PROBLEM STATEMENT —
Among the lines of the records below, copy those that hold the word "power".

[Collected data]

%%

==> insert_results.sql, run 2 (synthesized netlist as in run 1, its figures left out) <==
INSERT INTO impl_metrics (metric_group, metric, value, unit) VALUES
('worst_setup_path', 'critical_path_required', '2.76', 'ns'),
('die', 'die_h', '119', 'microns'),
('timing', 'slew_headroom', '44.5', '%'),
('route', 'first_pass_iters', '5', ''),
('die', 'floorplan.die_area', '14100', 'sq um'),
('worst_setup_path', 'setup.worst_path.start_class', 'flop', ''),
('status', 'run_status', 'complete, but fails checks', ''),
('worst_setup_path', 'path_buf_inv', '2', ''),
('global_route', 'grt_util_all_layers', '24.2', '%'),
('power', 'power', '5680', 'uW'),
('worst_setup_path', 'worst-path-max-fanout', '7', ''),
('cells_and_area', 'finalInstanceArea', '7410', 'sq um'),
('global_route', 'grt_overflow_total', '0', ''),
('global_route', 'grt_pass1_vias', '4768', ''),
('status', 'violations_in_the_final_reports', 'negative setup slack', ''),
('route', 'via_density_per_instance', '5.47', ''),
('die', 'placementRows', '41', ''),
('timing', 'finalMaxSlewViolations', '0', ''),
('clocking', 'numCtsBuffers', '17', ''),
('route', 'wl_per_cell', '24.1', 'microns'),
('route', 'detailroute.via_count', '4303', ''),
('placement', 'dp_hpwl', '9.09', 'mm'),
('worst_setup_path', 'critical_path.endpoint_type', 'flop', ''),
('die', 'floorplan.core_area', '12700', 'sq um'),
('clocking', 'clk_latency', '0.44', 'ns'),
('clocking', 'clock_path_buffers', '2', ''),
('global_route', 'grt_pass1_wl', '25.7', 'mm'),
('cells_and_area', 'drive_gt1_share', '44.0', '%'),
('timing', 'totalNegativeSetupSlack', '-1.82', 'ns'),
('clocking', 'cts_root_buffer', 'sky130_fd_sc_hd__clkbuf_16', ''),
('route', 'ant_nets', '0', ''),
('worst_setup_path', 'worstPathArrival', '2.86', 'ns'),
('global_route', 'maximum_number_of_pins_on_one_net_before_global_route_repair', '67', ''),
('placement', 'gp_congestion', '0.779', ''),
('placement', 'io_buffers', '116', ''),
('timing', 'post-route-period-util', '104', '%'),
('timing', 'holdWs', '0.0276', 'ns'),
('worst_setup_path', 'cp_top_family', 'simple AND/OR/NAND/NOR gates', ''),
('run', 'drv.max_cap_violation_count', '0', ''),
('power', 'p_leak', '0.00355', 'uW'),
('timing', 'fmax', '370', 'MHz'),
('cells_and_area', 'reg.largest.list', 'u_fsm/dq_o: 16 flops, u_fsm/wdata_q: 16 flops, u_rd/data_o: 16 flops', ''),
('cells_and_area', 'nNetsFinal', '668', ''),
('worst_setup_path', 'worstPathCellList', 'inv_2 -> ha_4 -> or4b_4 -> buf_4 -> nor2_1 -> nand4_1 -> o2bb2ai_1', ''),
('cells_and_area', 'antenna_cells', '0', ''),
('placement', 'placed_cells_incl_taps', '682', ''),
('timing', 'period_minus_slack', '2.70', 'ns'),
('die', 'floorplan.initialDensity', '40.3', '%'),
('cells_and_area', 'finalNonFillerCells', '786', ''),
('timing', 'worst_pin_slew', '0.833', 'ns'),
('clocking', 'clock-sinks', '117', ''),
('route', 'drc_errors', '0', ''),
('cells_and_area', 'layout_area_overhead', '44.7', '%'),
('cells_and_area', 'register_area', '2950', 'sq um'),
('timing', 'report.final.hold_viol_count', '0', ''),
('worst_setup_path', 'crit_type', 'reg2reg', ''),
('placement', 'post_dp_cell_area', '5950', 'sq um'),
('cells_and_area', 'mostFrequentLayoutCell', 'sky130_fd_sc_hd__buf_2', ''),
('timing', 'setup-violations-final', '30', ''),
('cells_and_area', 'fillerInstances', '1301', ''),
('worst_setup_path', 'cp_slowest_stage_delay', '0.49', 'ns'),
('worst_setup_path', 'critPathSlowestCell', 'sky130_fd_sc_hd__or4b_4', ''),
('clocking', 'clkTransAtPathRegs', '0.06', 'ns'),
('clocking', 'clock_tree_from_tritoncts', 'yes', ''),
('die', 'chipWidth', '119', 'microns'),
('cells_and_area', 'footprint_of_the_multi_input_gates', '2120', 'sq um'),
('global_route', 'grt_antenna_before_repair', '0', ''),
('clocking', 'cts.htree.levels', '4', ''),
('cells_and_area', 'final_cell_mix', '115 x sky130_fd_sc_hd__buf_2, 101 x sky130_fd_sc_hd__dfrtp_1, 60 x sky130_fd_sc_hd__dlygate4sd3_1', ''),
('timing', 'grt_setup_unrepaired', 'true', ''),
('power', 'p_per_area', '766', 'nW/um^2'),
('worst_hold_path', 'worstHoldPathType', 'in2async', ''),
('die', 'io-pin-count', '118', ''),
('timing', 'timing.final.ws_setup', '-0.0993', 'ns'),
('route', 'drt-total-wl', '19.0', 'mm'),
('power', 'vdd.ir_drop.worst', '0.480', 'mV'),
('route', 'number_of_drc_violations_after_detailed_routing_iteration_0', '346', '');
File: config.mk
export PLATFORM = sky130hd
export DESIGN_NAME = mcg_cycle_gen
export DESIGN_NICKNAME = d
export VERILOG_FILES = /design/src/rtl/mcg_pkg.sv /design/src/rtl/mcg_tseq.sv /design/src/rtl/mcg_strobe.sv /design/src/rtl/mcg_busio.sv /design/src/rtl/mcg_cycle_gen.sv
export SDC_FILE = /design/constraint.sdc
export NUM_CORES = 1
export LEC_CHECK = 0
export BUFFER_PORTS_ARGS = -buffer_cell sky130_fd_sc_hd__buf_2
export CORE_UTILIZATION = 25
export CTS_CLUSTER_DIAMETER = 200
export DETAILED_ROUTE_END_ITERATION = 12
export GPL_ROUTABILITY_DRIVEN = 0
export PLACE_DENSITY = 0.52
export SYNTH_ARGS = -nofsm -noshare
export SYNTH_HDL_FRONTEND = slang
export SYNTH_HIERARCHICAL = 1
export SYNTH_SLANG_ARGS = --single-unit
File: constraint.sdc
create_clock -name clk -period 1.98 [get_ports clk]
set_input_delay 0.297 -clock clk [delete_from_list [all_inputs] [get_ports clk]]
set_output_delay 0.297 -clock clk [all_outputs]
set_load 0.1 [all_outputs]
File: src/rtl/mcg_pkg.sv
package mcg_pkg;

   typedef enum logic [2:0] {
      CT_FETCH = 3'd0,
      CT_MRD   = 3'd1,
      CT_MWR   = 3'd2,
      CT_IORD  = 3'd3,
      CT_IOWR  = 3'd4
   } cyc_t;

   typedef struct packed {
      logic io_m;
      logic s1;
      logic s0;
   } stat_t;

   localparam logic [1:0] TS_1 = 2'd0;
   localparam logic [1:0] TS_2 = 2'd1;
   localparam logic [1:0] TS_3 = 2'd2;
   localparam logic [1:0] TS_4 = 2'd3;

   function automatic logic type_legal(input logic [2:0] code);
      return code <= 3'd4;
   endfunction

   function automatic logic kind_reads(input cyc_t c);
      return (c == CT_FETCH) || (c == CT_MRD) || (c == CT_IORD);
   endfunction

   function automatic logic kind_writes(input cyc_t c);
      return (c == CT_MWR) || (c == CT_IOWR);
   endfunction

   function automatic stat_t status_of(input cyc_t c);
      stat_t s;
      case (c)
         CT_FETCH: s = '{io_m: 1'b0, s1: 1'b1, s0: 1'b1};
         CT_MRD:   s = '{io_m: 1'b0, s1: 1'b1, s0: 1'b0};
         CT_MWR:   s = '{io_m: 1'b0, s1: 1'b0, s0: 1'b1};
         CT_IORD:  s = '{io_m: 1'b1, s1: 1'b1, s0: 1'b0};
         CT_IOWR:  s = '{io_m: 1'b1, s1: 1'b0, s0: 1'b1};
         default:  s = '0;
      endcase
      return s;
   endfunction

endpackage

File: src/rtl/mcg_tseq.sv
module mcg_tseq #(
   parameter int CLKS_PER_T = 2,
   localparam int PW = (CLKS_PER_T > 1) ? $clog2(CLKS_PER_T) : 1
) (
   input  logic          clk,
   input  logic          rst,
   input  logic          start,
   input  logic          is_fetch,
   output logic          active,
   output logic [1:0]    tidx,
   output logic [PW-1:0] phase,
   output logic          done
);
   import mcg_pkg::*;

   localparam logic [PW-1:0] PH_LAST = PW'(CLKS_PER_T - 1);

   logic [1:0] t_last;
   assign t_last = is_fetch ? TS_4 : TS_3;

   always_ff @(posedge clk) begin
      if (rst) begin
         active <= 1'b0;
         tidx   <= TS_1;
         phase  <= '0;
         done   <= 1'b0;
      end else begin
         done <= 1'b0;
         if (active) begin
            if (phase == PH_LAST) begin
               phase <= '0;
               if (tidx == t_last) begin
                  active <= 1'b0;
                  tidx   <= TS_1;
                  done   <= 1'b1;
               end else begin
                  tidx <= tidx + 2'd1;
               end
            end else begin
               phase <= phase + 1'b1;
            end
         end else if (start && !done) begin
            active <= 1'b1;
            tidx   <= TS_1;
            phase  <= '0;
         end
      end
   end

endmodule

File: src/rtl/mcg_strobe.sv
module mcg_strobe #(
   parameter int CLKS_PER_T = 2,
   localparam int PW = (CLKS_PER_T > 1) ? $clog2(CLKS_PER_T) : 1
) (
   input  logic            active,
   input  logic [1:0]      tidx,
   input  logic [PW-1:0]   phase,
   input  mcg_pkg::cyc_t   cyc,
   output logic            ale,
   output logic            rd_n,
   output logic            wr_n,
   output mcg_pkg::stat_t  stat,
   output logic            drv_addr,
   output logic            drv_data,
   output logic            cap_en
);
   import mcg_pkg::*;

   localparam int            MID      = CLKS_PER_T / 2;
   localparam logic [PW-1:0] PH_MID   = PW'(MID);
   localparam logic [PW-1:0] PH_PRE   = PW'(MID - 1);

   logic first_half;
   logic in_xfer;
   logic rd_kind;
   logic wr_kind;

   always_comb begin
      first_half = phase < PH_MID;
      rd_kind    = kind_reads(cyc);
      wr_kind    = kind_writes(cyc);
      in_xfer    = active && ((tidx == TS_2) || ((tidx == TS_3) && first_half));

      ale      = active && (tidx == TS_1) && first_half;
      rd_n     = !(in_xfer && rd_kind);
      wr_n     = !(in_xfer && wr_kind);
      drv_addr = active && (tidx == TS_1);
      drv_data = active && wr_kind && ((tidx == TS_2) || (tidx == TS_3));
      cap_en   = active && rd_kind && (tidx == TS_3) && (phase == PH_PRE);
      stat     = active ? status_of(cyc) : '0;
   end

endmodule

File: src/rtl/mcg_busio.sv
module mcg_busio #(
   parameter int ADDR_W = 16,
   parameter int DATA_W = 8,
   localparam int HI_W  = ADDR_W - DATA_W
) (
   input  logic              clk,
   input  logic              rst,
   input  logic              active,
   input  logic [ADDR_W-1:0] addr,
   input  logic [DATA_W-1:0] wdata,
   input  logic              drv_addr,
   input  logic              drv_data,
   input  logic              cap_en,
   input  logic [DATA_W-1:0] ad_in,
   output logic [HI_W-1:0]   addr_hi,
   output logic [DATA_W-1:0] ad_out,
   output logic              ad_oe,
   output logic [DATA_W-1:0] rdata
);

   for (genvar i = 0; i < DATA_W; i++) begin : g_lane
      always_comb begin
         if (drv_addr)      ad_out[i] = addr[i];
         else if (drv_data) ad_out[i] = wdata[i];
         else               ad_out[i] = 1'b0;
      end
   end

   for (genvar j = 0; j < HI_W; j++) begin : g_hi
      assign addr_hi[j] = active & addr[DATA_W + j];
   end

   assign ad_oe = drv_addr | drv_data;

   always_ff @(posedge clk) begin
      if (rst)         rdata <= '0;
      else if (cap_en) rdata <= ad_in;
   end

endmodule
**src/rtl/tpg_pkg.sv**
```systemverilog
package tpg_pkg;
    typedef enum logic {
        PAT_RAMP   = 1'b0,
        PAT_STRIPE = 1'b1
    } pat_e;

    localparam int STRIPE_LIFT = 128;
endpackage

```
**src/rtl/tpg_run_timer.sv**
```systemverilog
module tpg_run_timer #(
    parameter int S_LOG2 = 3,
    parameter int R_LOG2 = 1
) (
    input  logic       clk,
    input  logic       rst_n,
    input  logic       clear,
    input  logic       adv,
    input  logic       pat_sel,
    input  logic [1:0] ival_code,
    output logic       run_end
);
    import tpg_pkg::*;

    localparam int MAXLOG = ((S_LOG2 > R_LOG2) ? S_LOG2 : R_LOG2) + 3;
    localparam int CNT_W  = MAXLOG + 1;

    typedef struct packed {
        logic [CNT_W-1:0] cnt;
    } tmr_st_t;

    tmr_st_t st_d, st_q;
    logic [CNT_W-1:0] len_m1;
    logic [CNT_W-1:0] cur;
    logic             last;

    always_comb begin
        if (pat_e'(pat_sel) == PAT_STRIPE)
            len_m1 = (CNT_W'(1) << (CNT_W'(S_LOG2) + CNT_W'(ival_code))) - CNT_W'(1);
        else
            len_m1 = (CNT_W'(1) << (CNT_W'(R_LOG2) + CNT_W'(ival_code))) - CNT_W'(1);
        cur     = clear ? '0 : st_q.cnt;
        last    = (cur >= len_m1);
        run_end = adv && last;
        st_d    = st_q;
        if (adv)
            st_d.cnt = last ? '0 : cur + CNT_W'(1);
        else
            st_d.cnt = cur;
    end

    always_ff @(posedge clk or negedge rst_n) begin
        if (!rst_n) st_q <= '0;
        else        st_q <= st_d;
    end
endmodule

```
**src/rtl/tpg_pattern_core.sv**
```systemverilog
module tpg_pattern_core #(
    parameter int OUT_W = 12,
    parameter int BLK_W = 8
) (
    input  logic             clk,
    input  logic             rst_n,
    input  logic             clear,
    input  logic             adv,
    input  logic             run_end,
    input  logic             pat_sel,
    input  logic [BLK_W-1:0] black_code,
    output logic [OUT_W-1:0] pat_val
);
    import tpg_pkg::*;

    localparam int SUM_W = ((OUT_W > BLK_W + 1) ? OUT_W : BLK_W + 1) + 2;
    localparam logic [OUT_W-1:0] CODE_MAX = {OUT_W{1'b1}};
    localparam logic [OUT_W-1:0] CODE_ONE = OUT_W'(1);

    typedef struct packed {
        logic             phase;
        logic [OUT_W-1:0] code;
    } core_st_t;

    core_st_t st_d, st_q;
    logic             cur_phase;
    logic [OUT_W-1:0] cur_code;
    logic [SUM_W-1:0] lo_sum, hi_sum;
    logic [OUT_W-1:0] lo_lvl, hi_lvl;

    always_comb begin
        lo_sum = SUM_W'({black_code, 1'b0});
        hi_sum = lo_sum + SUM_W'(STRIPE_LIFT);
        lo_lvl = (lo_sum > SUM_W'(CODE_MAX)) ? CODE_MAX : lo_sum[OUT_W-1:0];
        hi_lvl = (hi_sum > SUM_W'(CODE_MAX)) ? CODE_MAX : hi_sum[OUT_W-1:0];
    end

    always_comb begin
        cur_phase = clear ? 1'b0 : st_q.phase;
        cur_code  = clear ? CODE_ONE : st_q.code;
        if (pat_e'(pat_sel) == PAT_STRIPE)
            pat_val = cur_phase ? hi_lvl : lo_lvl;
        else
            pat_val = cur_code;
        st_d.phase = cur_phase;
        st_d.code  = cur_code;
        if (adv && run_end) begin
            st_d.phase = ~cur_phase;
            st_d.code  = (cur_code == CODE_MAX) ? CODE_ONE : cur_code + CODE_ONE;
        end
    end

    always_ff @(posedge clk or negedge rst_n) begin
        if (!rst_n) begin
            st_q.phase <= 1'b0;
            st_q.code  <= CODE_ONE;
        end else begin
            st_q <= st_d;
        end
    end
endmodule

```
**src/rtl/tpg_top.sv**
```systemverilog
module tpg_top #(
    parameter int NCH    = 2,
    parameter int OUT_W  = 12,
    parameter int BLK_W  = 8,
    parameter int S_LOG2 = 3,
    parameter int R_LOG2 = 1
) (
    input  logic                 clk,
    input  logic                 rst_n,
    input  logic                 pix_valid,
    input  logic                 line_start,
    input  logic                 test_en,
    input  logic                 pat_sel,
    input  logic [1:0]           ival_code,
    input  logic [BLK_W-1:0]     black_code,
    input  logic [NCH*OUT_W-1:0] din,
    output logic [NCH*OUT_W-1:0] dout
);
    localparam int BUS_W = NCH * OUT_W;

    typedef struct packed {
        logic             test_q;
        logic [BUS_W-1:0] data;
    } top_st_t;

    top_st_t          st_d, st_q;
    logic             clear;
    logic             run_end;
    logic [OUT_W-1:0] pat_val;
    logic [BUS_W-1:0] out_nxt;

    assign clear = line_start || (test_en && !st_q.test_q);

    tpg_run_timer #(.S_LOG2(S_LOG2), .R_LOG2(R_LOG2)) u_timer (
        .clk       (clk),
        .rst_n     (rst_n),
        .clear     (clear),
        .adv       (pix_valid),
        .pat_sel   (pat_sel),
        .ival_code (ival_code),
        .run_end   (run_end)
    );

    tpg_pattern_core #(.OUT_W(OUT_W), .BLK_W(BLK_W)) u_core (
        .clk        (clk),
        .rst_n      (rst_n),
        .clear      (clear),
        .adv        (pix_valid),
        .run_end    (run_end),
        .pat_sel    (pat_sel),
        .black_code (black_code),
        .pat_val    (pat_val)
    );

    for (genvar ch = 0; ch < NCH; ch++) begin : g_ch
        always_comb begin
            out_nxt[ch*OUT_W +: OUT_W] = test_en ? pat_val : din[ch*OUT_W +: OUT_W];
        end
    end

    always_comb begin
        st_d        = st_q;
        st_d.test_q = test_en;
        if (pix_valid)
            st_d.data = out_nxt;
    end

    always_ff @(posedge clk or negedge rst_n) begin
        if (!rst_n) st_q <= '0;
        else        st_q <= st_d;
    end

    assign dout = st_q.data;
endmodule

```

%%

ANSWER SPACE —
('power', 'power', '5680', 'uW'),
('power', 'p_leak', '0.00355', 'uW'),
('power', 'p_per_area', '766', 'nW/um^2'),
('power', 'vdd.ir_drop.worst', '0.480', 'mV'),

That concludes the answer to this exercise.